About Chemotherapy-Induced Nausea and Vomiting (CINV)

Cancer is among the leading causes of death worldwide. In 2012, there were 14 million new cases of cancer diagnosed and more than 8 million cancer-related deaths worldwide.1 Approximately 40% of Americans will be diagnosed with cancer during their lifetime.1 Given the increasing prevalence of cancer, it is critical that patients have effective therapies to not only attempt to save their lives, but also to increase their quality of life.

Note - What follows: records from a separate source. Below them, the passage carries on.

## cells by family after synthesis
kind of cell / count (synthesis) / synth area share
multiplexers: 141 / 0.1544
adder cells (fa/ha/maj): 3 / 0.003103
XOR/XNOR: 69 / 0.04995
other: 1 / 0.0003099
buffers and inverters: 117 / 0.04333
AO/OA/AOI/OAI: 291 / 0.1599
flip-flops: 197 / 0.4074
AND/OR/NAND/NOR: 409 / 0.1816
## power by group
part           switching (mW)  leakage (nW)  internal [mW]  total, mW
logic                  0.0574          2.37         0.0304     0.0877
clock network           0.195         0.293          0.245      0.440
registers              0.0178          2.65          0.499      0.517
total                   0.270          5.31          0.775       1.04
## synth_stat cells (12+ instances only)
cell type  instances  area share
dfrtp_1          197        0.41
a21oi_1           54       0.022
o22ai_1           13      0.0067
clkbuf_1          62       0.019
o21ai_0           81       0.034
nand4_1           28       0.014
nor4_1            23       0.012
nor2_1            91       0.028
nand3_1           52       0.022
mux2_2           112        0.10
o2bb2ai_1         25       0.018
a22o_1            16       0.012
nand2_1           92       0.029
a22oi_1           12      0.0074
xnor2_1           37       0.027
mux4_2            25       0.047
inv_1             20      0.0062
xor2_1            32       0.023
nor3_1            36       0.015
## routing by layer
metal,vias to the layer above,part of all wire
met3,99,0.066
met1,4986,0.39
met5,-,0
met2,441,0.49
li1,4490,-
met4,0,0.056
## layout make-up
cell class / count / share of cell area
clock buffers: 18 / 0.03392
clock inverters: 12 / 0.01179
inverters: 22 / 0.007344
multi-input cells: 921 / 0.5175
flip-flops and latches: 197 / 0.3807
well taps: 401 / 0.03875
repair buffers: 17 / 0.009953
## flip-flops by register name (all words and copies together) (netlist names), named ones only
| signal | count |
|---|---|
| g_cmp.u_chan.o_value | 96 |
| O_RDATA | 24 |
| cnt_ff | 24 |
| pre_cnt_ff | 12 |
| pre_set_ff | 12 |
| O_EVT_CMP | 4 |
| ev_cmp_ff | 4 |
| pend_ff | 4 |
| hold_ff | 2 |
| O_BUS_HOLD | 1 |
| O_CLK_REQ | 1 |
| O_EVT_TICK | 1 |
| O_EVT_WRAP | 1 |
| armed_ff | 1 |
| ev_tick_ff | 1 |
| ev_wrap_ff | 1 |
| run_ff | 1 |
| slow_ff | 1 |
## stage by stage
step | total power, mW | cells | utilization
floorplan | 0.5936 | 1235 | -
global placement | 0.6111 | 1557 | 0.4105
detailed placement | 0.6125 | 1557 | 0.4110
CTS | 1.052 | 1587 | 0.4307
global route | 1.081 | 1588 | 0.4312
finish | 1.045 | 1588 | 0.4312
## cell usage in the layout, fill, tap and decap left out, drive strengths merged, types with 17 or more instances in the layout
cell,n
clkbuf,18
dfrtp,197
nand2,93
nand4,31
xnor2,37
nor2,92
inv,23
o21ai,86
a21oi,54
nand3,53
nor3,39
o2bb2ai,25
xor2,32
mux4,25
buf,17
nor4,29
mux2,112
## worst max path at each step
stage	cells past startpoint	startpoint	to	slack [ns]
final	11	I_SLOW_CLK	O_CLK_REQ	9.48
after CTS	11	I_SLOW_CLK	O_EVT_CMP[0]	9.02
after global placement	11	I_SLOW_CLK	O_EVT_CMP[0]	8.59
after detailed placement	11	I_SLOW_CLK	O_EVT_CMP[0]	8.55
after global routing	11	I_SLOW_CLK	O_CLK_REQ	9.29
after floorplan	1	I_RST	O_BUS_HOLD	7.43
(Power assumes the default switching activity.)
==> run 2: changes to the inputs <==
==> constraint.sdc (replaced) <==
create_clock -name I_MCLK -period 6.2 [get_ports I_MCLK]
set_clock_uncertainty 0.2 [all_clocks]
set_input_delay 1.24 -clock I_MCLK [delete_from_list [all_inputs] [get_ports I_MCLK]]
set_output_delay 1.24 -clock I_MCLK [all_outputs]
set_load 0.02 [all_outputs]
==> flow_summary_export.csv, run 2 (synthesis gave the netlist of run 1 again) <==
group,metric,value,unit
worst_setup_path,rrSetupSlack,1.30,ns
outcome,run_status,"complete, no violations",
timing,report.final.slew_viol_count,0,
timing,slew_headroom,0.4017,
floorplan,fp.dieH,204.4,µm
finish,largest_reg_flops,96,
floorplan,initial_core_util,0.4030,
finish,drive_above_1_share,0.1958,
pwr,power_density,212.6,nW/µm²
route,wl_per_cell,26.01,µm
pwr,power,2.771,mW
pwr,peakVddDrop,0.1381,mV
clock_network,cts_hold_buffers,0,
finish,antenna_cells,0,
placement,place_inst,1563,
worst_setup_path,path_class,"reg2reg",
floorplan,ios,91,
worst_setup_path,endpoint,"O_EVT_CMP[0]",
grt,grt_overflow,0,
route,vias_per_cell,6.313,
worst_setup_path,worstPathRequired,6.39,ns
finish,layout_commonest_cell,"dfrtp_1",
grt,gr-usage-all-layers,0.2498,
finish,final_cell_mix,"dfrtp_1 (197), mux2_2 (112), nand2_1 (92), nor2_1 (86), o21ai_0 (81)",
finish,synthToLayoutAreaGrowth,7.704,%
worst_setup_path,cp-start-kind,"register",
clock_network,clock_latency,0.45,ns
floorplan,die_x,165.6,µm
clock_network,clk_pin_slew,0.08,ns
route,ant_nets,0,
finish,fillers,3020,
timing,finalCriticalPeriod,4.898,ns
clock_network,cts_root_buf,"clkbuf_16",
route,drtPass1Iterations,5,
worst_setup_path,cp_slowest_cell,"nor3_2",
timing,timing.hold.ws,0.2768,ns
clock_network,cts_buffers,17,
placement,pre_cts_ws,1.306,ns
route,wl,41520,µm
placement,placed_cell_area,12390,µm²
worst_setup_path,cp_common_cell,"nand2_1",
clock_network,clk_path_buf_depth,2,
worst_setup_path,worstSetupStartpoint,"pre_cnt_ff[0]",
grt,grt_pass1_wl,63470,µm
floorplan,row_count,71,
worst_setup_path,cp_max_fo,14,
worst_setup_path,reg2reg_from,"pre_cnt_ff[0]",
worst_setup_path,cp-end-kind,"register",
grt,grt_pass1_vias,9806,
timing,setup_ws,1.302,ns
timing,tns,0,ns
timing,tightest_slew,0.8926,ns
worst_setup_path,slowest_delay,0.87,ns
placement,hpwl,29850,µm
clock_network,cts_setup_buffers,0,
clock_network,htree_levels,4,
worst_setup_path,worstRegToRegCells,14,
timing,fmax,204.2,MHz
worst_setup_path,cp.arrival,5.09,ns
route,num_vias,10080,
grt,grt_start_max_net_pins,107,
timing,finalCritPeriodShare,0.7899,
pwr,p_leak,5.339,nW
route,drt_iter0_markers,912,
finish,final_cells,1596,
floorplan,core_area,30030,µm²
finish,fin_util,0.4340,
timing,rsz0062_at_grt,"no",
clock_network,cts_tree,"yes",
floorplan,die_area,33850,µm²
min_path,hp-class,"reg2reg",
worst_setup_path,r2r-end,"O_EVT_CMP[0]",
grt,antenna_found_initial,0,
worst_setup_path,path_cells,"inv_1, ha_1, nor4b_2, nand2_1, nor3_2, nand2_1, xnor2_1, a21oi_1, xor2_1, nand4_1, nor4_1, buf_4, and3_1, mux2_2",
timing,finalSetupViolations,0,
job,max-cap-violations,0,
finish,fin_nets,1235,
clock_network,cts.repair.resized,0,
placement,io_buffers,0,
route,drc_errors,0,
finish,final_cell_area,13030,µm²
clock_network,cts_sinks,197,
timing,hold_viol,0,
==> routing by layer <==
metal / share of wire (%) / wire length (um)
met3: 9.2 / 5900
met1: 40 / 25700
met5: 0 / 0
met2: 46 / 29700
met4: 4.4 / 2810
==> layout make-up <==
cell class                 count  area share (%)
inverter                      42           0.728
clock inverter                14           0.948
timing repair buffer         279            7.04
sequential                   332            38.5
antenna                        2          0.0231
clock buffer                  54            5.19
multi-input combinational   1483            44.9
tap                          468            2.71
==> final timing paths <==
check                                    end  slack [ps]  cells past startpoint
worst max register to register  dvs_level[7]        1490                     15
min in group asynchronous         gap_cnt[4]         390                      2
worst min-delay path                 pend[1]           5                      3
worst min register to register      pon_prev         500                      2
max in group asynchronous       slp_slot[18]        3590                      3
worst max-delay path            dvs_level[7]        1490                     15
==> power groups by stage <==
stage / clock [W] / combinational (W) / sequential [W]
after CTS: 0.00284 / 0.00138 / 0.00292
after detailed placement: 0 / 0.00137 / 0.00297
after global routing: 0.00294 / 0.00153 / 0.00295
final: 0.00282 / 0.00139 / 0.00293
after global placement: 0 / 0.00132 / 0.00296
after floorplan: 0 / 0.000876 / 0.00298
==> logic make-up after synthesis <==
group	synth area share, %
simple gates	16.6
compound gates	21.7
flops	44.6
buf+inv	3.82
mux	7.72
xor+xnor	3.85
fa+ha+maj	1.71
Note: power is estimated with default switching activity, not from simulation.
## config.mk

```make
export PLATFORM = sky130hd
export DESIGN_NAME = status_command_irq_regs
export DESIGN_NICKNAME = d
export VERILOG_FILES = /design/src/include/scir_pkg.sv /design/src/hdl/periodic_timer.sv /design/src/hdl/irq_status_bits.sv /design/src/hdl/status_command_irq_regs.sv
export SDC_FILE = /design/constraint.sdc
export NUM_CORES = 1
export LEC_CHECK = 0
export BUFFER_PORTS_ARGS = -buffer_cell sky130_fd_sc_hd__buf_2
export CAP_MARGIN = 10
export CORE_MARGIN = 2
export CORE_UTILIZATION = 35
export DETAILED_ROUTE_END_ITERATION = 12
export PLACE_DENSITY = 0.55
export SYNTH_ARGS = -nofsm -noshare
export SYNTH_HDL_FRONTEND = slang
export SYNTH_SLANG_ARGS = --single-unit
```

## constraint.sdc

```tcl
create_clock -name clk_i -period 1.9 [get_ports clk_i]
set_clock_uncertainty 0.15 [all_clocks]
set_input_delay 0.19 -clock clk_i [delete_from_list [all_inputs] [get_ports clk_i]]
set_output_delay 0.19 -clock clk_i [all_outputs]
set_load 0.03 [all_outputs]
```
[src/arsr_map.svh]
// Offsets-free constant map for the serial result readout block
`ifndef ARSR_MAP_SVH
`define ARSR_MAP_SVH

// Output word layout
`define ARSR_WORD_LEN 32
`define ARSR_BIT_PENDING 31
`define ARSR_BIT_FILLER 30
`define ARSR_BIT_POLARITY 29
`define ARSR_SAMPLE_BITS 30
`define ARSR_LAST_FALL 6'h1F

// Clamp codes in two's complement sub-LSB units
`define ARSR_POS_CLAMP 30'h1000_0000
`define ARSR_NEG_CLAMP 30'h2FFF_FFFF

// Serial input programming
`define ARSR_CFG_BITS 4'hD
`define ARSR_PREFIX_UPDATE 3'h5
`define ARSR_CHANNEL_RST 5'h00
`define ARSR_SPEED_RST 5'h00

// Internal serial clock timing
`define ARSR_CLK_NS 50
`define ARSR_SCK_HALF_NS 200
`define ARSR_SCK_HALF_CYC ((`ARSR_SCK_HALF_NS + `ARSR_CLK_NS - 1) / `ARSR_CLK_NS)

`endif

[src/arsr_pkg.sv]
// Types shared by the serial result readout block
package arsr_pkg;
  typedef enum logic [1:0] {
    st_convert = 2'h0,
    st_sleep = 2'h1,
    st_output = 2'h3
  } arsr_state_t;
endpackage
File: src/hw/sdd_pkg.sv
// Package: constants, types and register map of the step and direction input decoder
`default_nettype none
package sdd_pkg;
    // Avalon-MM register word offsets (byte address = 4 * index)
    localparam logic [3:0] SDD_REG_CTRL   = 4'h0;
    localparam logic [3:0] SDD_REG_STATUS = 4'h1;
    localparam logic [3:0] SDD_REG_POS    = 4'h2;
    localparam logic [3:0] SDD_REG_COUNT  = 4'h3;

    // Control field positions
    localparam int SDD_CTRL_MODE_BIT  = 0;
    localparam int SDD_CTRL_EDGE_BIT  = 1;
    localparam int SDD_CTRL_CWPOL_BIT = 2;
    localparam int SDD_CTRL_CCWPOL_BIT = 3;
    localparam int SDD_CTRL_DIRINV_BIT = 4;

    // Control value after reset: strobe-plus-heading mode, rising edge, active-high strobes
    localparam logic [31:0] SDD_CTRL_RESET = 32'h0000_000C;

    // Unmapped reads return this value
    localparam logic [31:0] SDD_UNMAPPED_DATA = 32'h0000_0000;

    // Synchroniser depth on pin inputs
    localparam int SDD_SYNC_STAGES = 2;

    // Controller-side timing, in ns, and derived cycles at 100 MHz
    localparam int SDD_CLK_PERIOD_NS      = 10;
    localparam int SDD_MIN_PULSE_NS       = 7500;
    localparam int SDD_HEADING_SETUP_NS   = 5000;
    localparam int SDD_MIN_PULSE_CYC      =
        (SDD_MIN_PULSE_NS + SDD_CLK_PERIOD_NS - 1) / SDD_CLK_PERIOD_NS;
    localparam int SDD_HEADING_SETUP_CYC  =
        (SDD_HEADING_SETUP_NS + SDD_CLK_PERIOD_NS - 1) / SDD_CLK_PERIOD_NS;

    typedef struct packed {
        logic ccw_pol;
        logic cw_pol;
        logic fall_edge;
        logic two_strobe;
    } sdd_cfg_t;

    typedef struct packed {
        logic step;
        logic dir_ccw;
    } sdd_step_t;
endpackage
`default_nettype wire

File: src/hw/sdd_sync.sv
// Two-flop synchroniser for a group of pin inputs
`default_nettype none
module sdd_sync #(
    parameter int WIDTH = 3
) (
    // Clock and reset
    input  wire logic             i_core_clk,
    input  wire logic             i_reset_n,
    // Asynchronous pins and synchronised copy
    input  wire logic [WIDTH-1:0] i_async,
    input  wire logic [WIDTH-1:0] i_rst_val,
    output logic      [WIDTH-1:0] o_sync
);
    logic [WIDTH-1:0] meta_r;

    // An empty group is refused when the design is elaborated
    if (WIDTH < 1) begin : g_width_check
        $error("sdd_sync: WIDTH must be at least 1");
    end

    // Both stages clear on reset: the async branch takes constants only
    always_ff @(posedge i_core_clk or negedge i_reset_n) begin
        if (!i_reset_n) begin
            meta_r <= '0;
            o_sync <= '0;
        end else begin
            meta_r <= i_async;
            o_sync <= meta_r;
        end
    end

    logic unused_rst;
    assign unused_rst = |i_rst_val;
endmodule
`default_nettype wire

File: src/hw/sdd_decoder.sv
// Top: step and direction input decoder with Avalon-MM control registers
// Notes on behaviour
// - In strobe-plus-heading mode one step is taken per rising or falling strobe edge, as set.
// - In strobe-plus-heading mode the heading line level selects one of the two directions.
// - In two-strobe mode the strobe line carries clockwise steps with selectable active level.
// - In two-strobe mode the heading line carries counter-clockwise steps, selectable level.
// - The driver is enabled while the permit line is high; an open permit line reads high.
// - After reset the mode is strobe-plus-heading with the rising edge active.
`default_nettype none
module sdd_decoder
    import sdd_pkg::*;
(
    // Clock and reset
    input  wire logic        i_core_clk,
    input  wire logic        i_reset_n,
    // Controller pins
    input  wire logic        i_step_strobe_in,
    input  wire logic        i_heading_in,
    input  wire logic        i_drive_permit_in,
    // Avalon-MM slave
    input  wire logic [3:0]  i_avs_address,
    input  wire logic        i_avs_read,
    input  wire logic        i_avs_write,
    input  wire logic [31:0] i_avs_writedata,
    input  wire logic [3:0]  i_avs_byteenable,
    output logic      [31:0] o_avs_readdata,
    output logic             o_avs_waitrequest,
    // Motion outputs
    output logic             o_step,
    output logic             o_dir_ccw,
    output logic             o_enabled
);
    ////////////////////////////////////////////////////////////////////////////////
    // Pin synchronisation
    logic [2:0] pins_sync;
    logic       strobe_s;
    logic       heading_s;
    logic       permit_s;
    logic [2:0] pins_prev_r;

    sdd_sync #(
        .WIDTH (3)
    ) u_sync (
        .i_core_clk (i_core_clk),
        .i_reset_n  (i_reset_n),
        .i_async    ({i_drive_permit_in, i_heading_in, i_step_strobe_in}),
        .i_rst_val  (3'h0),
        .o_sync     (pins_sync)
    );

    assign strobe_s  = pins_sync[0];
    assign heading_s = pins_sync[1];
    // Pin has a pull-up outside, so an open input is read as high
    assign permit_s  = pins_sync[2];

    ////////////////////////////////////////////////////////////////////////////////
    // Configuration register
    logic [31:0] ctrl_r;
    logic [31:0] ctrl_nxt;
    sdd_cfg_t    cfg;
    logic        dir_inv;

    assign cfg.two_strobe = ctrl_r[SDD_CTRL_MODE_BIT];
    assign cfg.fall_edge  = ctrl_r[SDD_CTRL_EDGE_BIT];
    assign cfg.cw_pol     = ctrl_r[SDD_CTRL_CWPOL_BIT];
    assign cfg.ccw_pol    = ctrl_r[SDD_CTRL_CCWPOL_BIT];
    assign dir_inv        = ctrl_r[SDD_CTRL_DIRINV_BIT];

    function automatic logic [31:0] merge_be(input logic [31:0] old_v,
                                             input logic [31:0] new_v,
                                             input logic [3:0]  be);
        logic [31:0] res;
        res = old_v;
        for (int b = 0; b < 4; b++) begin
            if (be[b]) begin
                res[8*b +: 8] = new_v[8*b +: 8];
            end
        end
        return res;
    endfunction

    logic wr_ctrl;
    logic wr_count;
    assign wr_ctrl  = i_avs_write && (i_avs_address == SDD_REG_CTRL);
    assign wr_count = i_avs_write && (i_avs_address == SDD_REG_COUNT);
    assign ctrl_nxt = wr_ctrl ?
        (merge_be(ctrl_r, i_avs_writedata, i_avs_byteenable) & 32'h0000_001F) : ctrl_r;

    ////////////////////////////////////////////////////////////////////////////////
    // Event detection
    logic strobe_prev;
    logic heading_prev;
    logic permit_prev;
    logic strobe_rise;
    logic strobe_fall;
    logic cw_act;
    logic ccw_act;
    logic cw_prev_act;
    logic ccw_prev_act;
    logic pd_event;
    logic cw_event;
    logic ccw_event;
    sdd_step_t step_nxt;

    assign strobe_prev  = pins_prev_r[0];
    assign heading_prev = pins_prev_r[1];
    assign permit_prev  = pins_prev_r[2];
    assign strobe_rise  = strobe_s && !strobe_prev;
    assign strobe_fall  = !strobe_s && strobe_prev;
    assign pd_event     = cfg.fall_edge ? strobe_fall : strobe_rise;
    // Onset of the active level counts once per pulse, not once per cycle
    assign cw_act       = (strobe_s == cfg.cw_pol);
    assign ccw_act      = (heading_s == cfg.ccw_pol);
    assign cw_prev_act  = (strobe_prev == cfg.cw_pol);
    assign ccw_prev_act = (heading_prev == cfg.ccw_pol);
    assign cw_event     = cw_act && !cw_prev_act;
    assign ccw_event    = ccw_act && !ccw_prev_act;

    // Permit sampled also on the previous cycle so an edge coinciding with re-enable is dropped
    logic permit_ok;
    assign permit_ok = permit_s && permit_prev;

    always_comb begin
        step_nxt = '0;
        if (!cfg.two_strobe) begin
            step_nxt.step    = pd_event && permit_ok;
            step_nxt.dir_ccw = heading_s ^ dir_inv;
        end else if (cw_event != ccw_event) begin
            // Both strobes starting together cancel: no net motion is taken
            step_nxt.step    = permit_ok;
            step_nxt.dir_ccw = ccw_event;
        end else begin
            step_nxt.step    = 1'b0;
            step_nxt.dir_ccw = o_dir_ccw;
        end
    end

    ////////////////////////////////////////////////////////////////////////////////
    // Position and step count
    logic [31:0] pos_r;
    logic [31:0] pos_nxt;
    logic [31:0] count_r;
    logic [31:0] count_nxt;

    assign pos_nxt   = !o_step ? pos_r :
                       (o_dir_ccw ? pos_r - 32'h0000_0001 : pos_r + 32'h0000_0001);
    // Counter write loses to nothing: the step is added on top of the written value
    assign count_nxt = (wr_count ? merge_be(count_r, i_avs_writedata, i_avs_byteenable)
                                 : count_r) + {31'h0, o_step};

    always_ff @(posedge i_core_clk or negedge i_reset_n) begin
        if (!i_reset_n) begin
            ctrl_r <= SDD_CTRL_RESET;
        end else begin
            ctrl_r <= ctrl_nxt;
        end
    end

    // Previous synced levels feed the edge and onset detectors
    always_ff @(posedge i_core_clk or negedge i_reset_n) begin
        if (!i_reset_n) begin
            pins_prev_r <= 3'h0;
        end else begin
            pins_prev_r <= pins_sync;
        end
    end

    // Step and heading leave flip-flops so the motor side sees clean levels
    always_ff @(posedge i_core_clk or negedge i_reset_n) begin
        if (!i_reset_n) begin
            o_step    <= 1'b0;
            o_dir_ccw <= 1'b0;
            o_enabled <= 1'b0;
        end else begin
            o_step    <= step_nxt.step;
            o_dir_ccw <= step_nxt.dir_ccw;
            o_enabled <= permit_s;
        end
    end

    always_ff @(posedge i_core_clk or negedge i_reset_n) begin
        if (!i_reset_n) begin
            pos_r <= 32'h0000_0000;
        end else begin
            pos_r <= pos_nxt;
        end
    end

    always_ff @(posedge i_core_clk or negedge i_reset_n) begin
        if (!i_reset_n) begin
            count_r <= 32'h0000_0000;
        end else begin
            count_r <= count_nxt;
        end
    end

    ////////////////////////////////////////////////////////////////////////////////
    // Avalon-MM read path: one wait state so that read data leave a flip-flop
    logic [31:0] rd_mux;
    logic [31:0] rdata_r;
    logic        rd_done_r;
    logic        rd_load;

    // First read cycle captures the word and stalls, the second releases the master
    assign rd_load           = i_avs_read && !rd_done_r;
    assign o_avs_waitrequest = rd_load;
    assign rd_mux =
        (i_avs_address == SDD_REG_CTRL)   ? ctrl_r :
        (i_avs_address == SDD_REG_STATUS) ? {28'h0, o_dir_ccw, permit_s, heading_s, strobe_s} :
        (i_avs_address == SDD_REG_POS)    ? pos_r :
        (i_avs_address == SDD_REG_COUNT)  ? count_r : SDD_UNMAPPED_DATA;
    assign o_avs_readdata    = rdata_r;

    always_ff @(posedge i_core_clk or negedge i_reset_n) begin
        if (!i_reset_n) begin
            rdata_r   <= SDD_UNMAPPED_DATA;
            rd_done_r <= 1'b0;
        end else begin
            rdata_r   <= rd_load ? rd_mux : rdata_r;
            rd_done_r <= rd_load;
        end
    end
endmodule
`default_nettype wire
==> config.mk <==
export PLATFORM = sky130hd
export DESIGN_NAME = byte_timeout_timer
export DESIGN_NICKNAME = d
export VERILOG_FILES = /design/src/hw/byte_timer_pkg.sv /design/src/hw/byte_timeout_timer.sv /design/src/hw/duration_decode.sv /design/src/hw/tick_prescaler.sv
export SDC_FILE = /design/constraint.sdc
export NUM_CORES = 1
export LEC_CHECK = 0
export BUFFER_PORTS_ARGS = -buffer_cell sky130_fd_sc_hd__buf_2
export CORE_ASPECT_RATIO = 0.9
export CORE_UTILIZATION = 40
export DETAILED_ROUTE_END_ITERATION = 6
export GPL_ROUTABILITY_DRIVEN = 0
export SLEW_MARGIN = 25
export SYNTH_ARGS = -nofsm -noshare
export SYNTH_HDL_FRONTEND = slang
export SYNTH_SLANG_ARGS = --single-unit
==> constraint.sdc <==
create_clock -name mclk_i -period 6.4 [get_ports mclk_i]
set_input_delay 0.32 -clock mclk_i [delete_from_list [all_inputs] [get_ports mclk_i]]
set_output_delay 0.32 -clock mclk_i [all_outputs]
set_load 0.01 [all_outputs]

With approximately 4 million people per year receiving chemotherapy for the treatment of cancer,2 chemotherapy is one of the most commonly used therapies to help patients fight cancer.

Worldwide per Year

Cancer Statistics

However, chemotherapy is accompanied by very debilitating side effects. Many of the currently available chemotherapies cause patients to experience serious nausea and vomiting following treatment.

Affecting 70-80% of patients undergoing chemotherapy,2 chemotherapy-induced nausea and vomiting (CINV) is one of chemotherapy's most debilitating side effects, often attributed as a leading cause of premature discontinuation of cancer treatment.

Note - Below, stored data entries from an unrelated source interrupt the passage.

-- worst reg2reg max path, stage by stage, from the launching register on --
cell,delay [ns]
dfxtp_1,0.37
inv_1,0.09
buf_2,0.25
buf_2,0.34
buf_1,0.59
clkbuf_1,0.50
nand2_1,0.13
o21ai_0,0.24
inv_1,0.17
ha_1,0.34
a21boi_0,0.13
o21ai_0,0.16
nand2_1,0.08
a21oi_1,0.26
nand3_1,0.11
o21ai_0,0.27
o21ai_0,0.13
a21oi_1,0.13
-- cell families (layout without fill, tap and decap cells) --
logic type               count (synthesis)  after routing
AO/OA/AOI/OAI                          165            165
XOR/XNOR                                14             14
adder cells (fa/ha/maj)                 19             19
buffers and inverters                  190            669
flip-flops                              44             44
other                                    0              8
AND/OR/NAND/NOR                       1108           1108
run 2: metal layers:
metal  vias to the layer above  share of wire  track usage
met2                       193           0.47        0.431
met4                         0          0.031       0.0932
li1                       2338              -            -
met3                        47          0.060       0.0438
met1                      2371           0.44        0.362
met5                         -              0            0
$ cat src/rtl/pdc_regs.svh
// register map, field positions and command codes for the pll/dll bank
// Contract
// feedback multiplier field is thermometer 1..32
// reference divider field is thermometer 1..8
// host keeps phase detector at most 160 MHz
// phase trim signed 5-degree steps around 90
// clock invert bit inverts internal dll clock
// bias select levels; host never writes 100
// loop filter clear holds filter; fall restarts
// half output bit halves vco output clock
// vco bias range 000 lowest, 111 highest
// strobe rise copies offsets to working registers
// strobe bit never self-clears
// host clears strobe before new offsets
// chan a offset from 0x0c[4:0] and 0x0d
// source select code routes data-out pin
// four-wire status select overrides read data
// host writes zero to reserved fields
// mode bit chooses four or three wire; the bank ignores four_wire_select
// registers reset zero, read back, no fixups
`ifndef PDC_REGS_SVH
`define PDC_REGS_SVH
`define PDC_ADDR_DIV      4'h9
`define PDC_ADDR_DLL      4'ha
`define PDC_ADDR_VCO      4'hb
`define PDC_ADDR_OFS_HI   4'hc
`define PDC_ADDR_OFS_LO   4'hd
`define PDC_ADDR_SDO      4'he
`define PDC_ADDR_RSVD     4'hf
`define PDC_RST_VAL       8'h00
`define PDC_STROBE_BIT    5
`define PDC_OFS_HI_MSB    4
`define PDC_CLEAR_BIT     7
`define PDC_HALF_BIT      6
`define PDC_SDO_LSB       5
`define PDC_HI_RSVD       8'hc0
`define PDC_SDO_RSVD      8'h1f
// field positions inside the bank words
`define PDC_MULT_MSB      7
`define PDC_MULT_LSB      3
`define PDC_DIV_MSB       2
`define PDC_TRIM_MSB      7
`define PDC_TRIM_LSB      4
`define PDC_INV_BIT       3
`define PDC_BIAS_MSB      2
`define PDC_GAIN_MSB      5
`define PDC_GAIN_LSB      4
`define PDC_RANGE_MSB     3
`define PDC_SDO_MSB       7
`define PDC_SER_BIT       7
// field positions inside the controller's own words
`define PDC_CMD_RD_BIT    8
`define PDC_CMD_ADDR_MSB  3
`define PDC_MODE_BIT      0
`define PDC_MASK_MSB      1
// apb word offsets of the controller's own registers
`define PDC_APB_CMD       12'h000
`define PDC_APB_DATA      12'h004
`define PDC_APB_STAT      12'h008
`define PDC_APB_MASK      12'h00c
`define PDC_APB_MODE      12'h010
`define PDC_APB_RDAT      12'h014
`endif

$ cat src/rtl/pdc_pkg.sv
// types used by the configuration bank end of the link
package pdc_pkg;
	typedef enum logic [2:0] {
		PDC_SRC_NORMAL,
		PDC_SRC_PLL_LOCK,
		PDC_SRC_DLL_LOCK,
		PDC_SRC_PATTERN,
		PDC_SRC_FIFO,
		PDC_SRC_SELFTEST,
		PDC_SRC_NORM6,
		PDC_SRC_NORM7
	} pdc_src_t;
endpackage : pdc_pkg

CINV Affects 70-80% of Patients Undergoing Chemotherapy2

CINV Affects 70-80% of Patients Undergoing Chemotherapy2

Most chemotherapy agents cause some degree of nausea and vomiting. However, the chemotherapy agents that cause the worst degree of nausea and vomiting are categorized into two groups: moderately emetogenic chemotherapy (MEC) and highly emetogenic chemotherapy (HEC).3 30-90% of patients undergoing MEC and more than 90% of patients undergoing HEC experience vomiting without  preventative treatment.4

Moderately Emetogenic Chemotherapy (MEC) Agents3 Highly Emetogenic Chemotherapy (HEC) Agents3
Azacitidine Daunorubicin* Carmustine
Alemtuzumab Doxorubicin* Cisplatin
Bendamustine Epirubicin* Cyclophosphamide ≥ 1,500 mg/m2
Carboplatin Idarubicin* Dacarbazine
Clofarabine Ifosfamide Dactinomycin
Cyclophosphamide < 1,500 mg/m2 Irinotecan Mechlorethamine
Cytarabine > 1,000 mg/m2 Oxaliplatin Streptozotocin
*When combined with cyclophosphamide, agent is designated as HEC.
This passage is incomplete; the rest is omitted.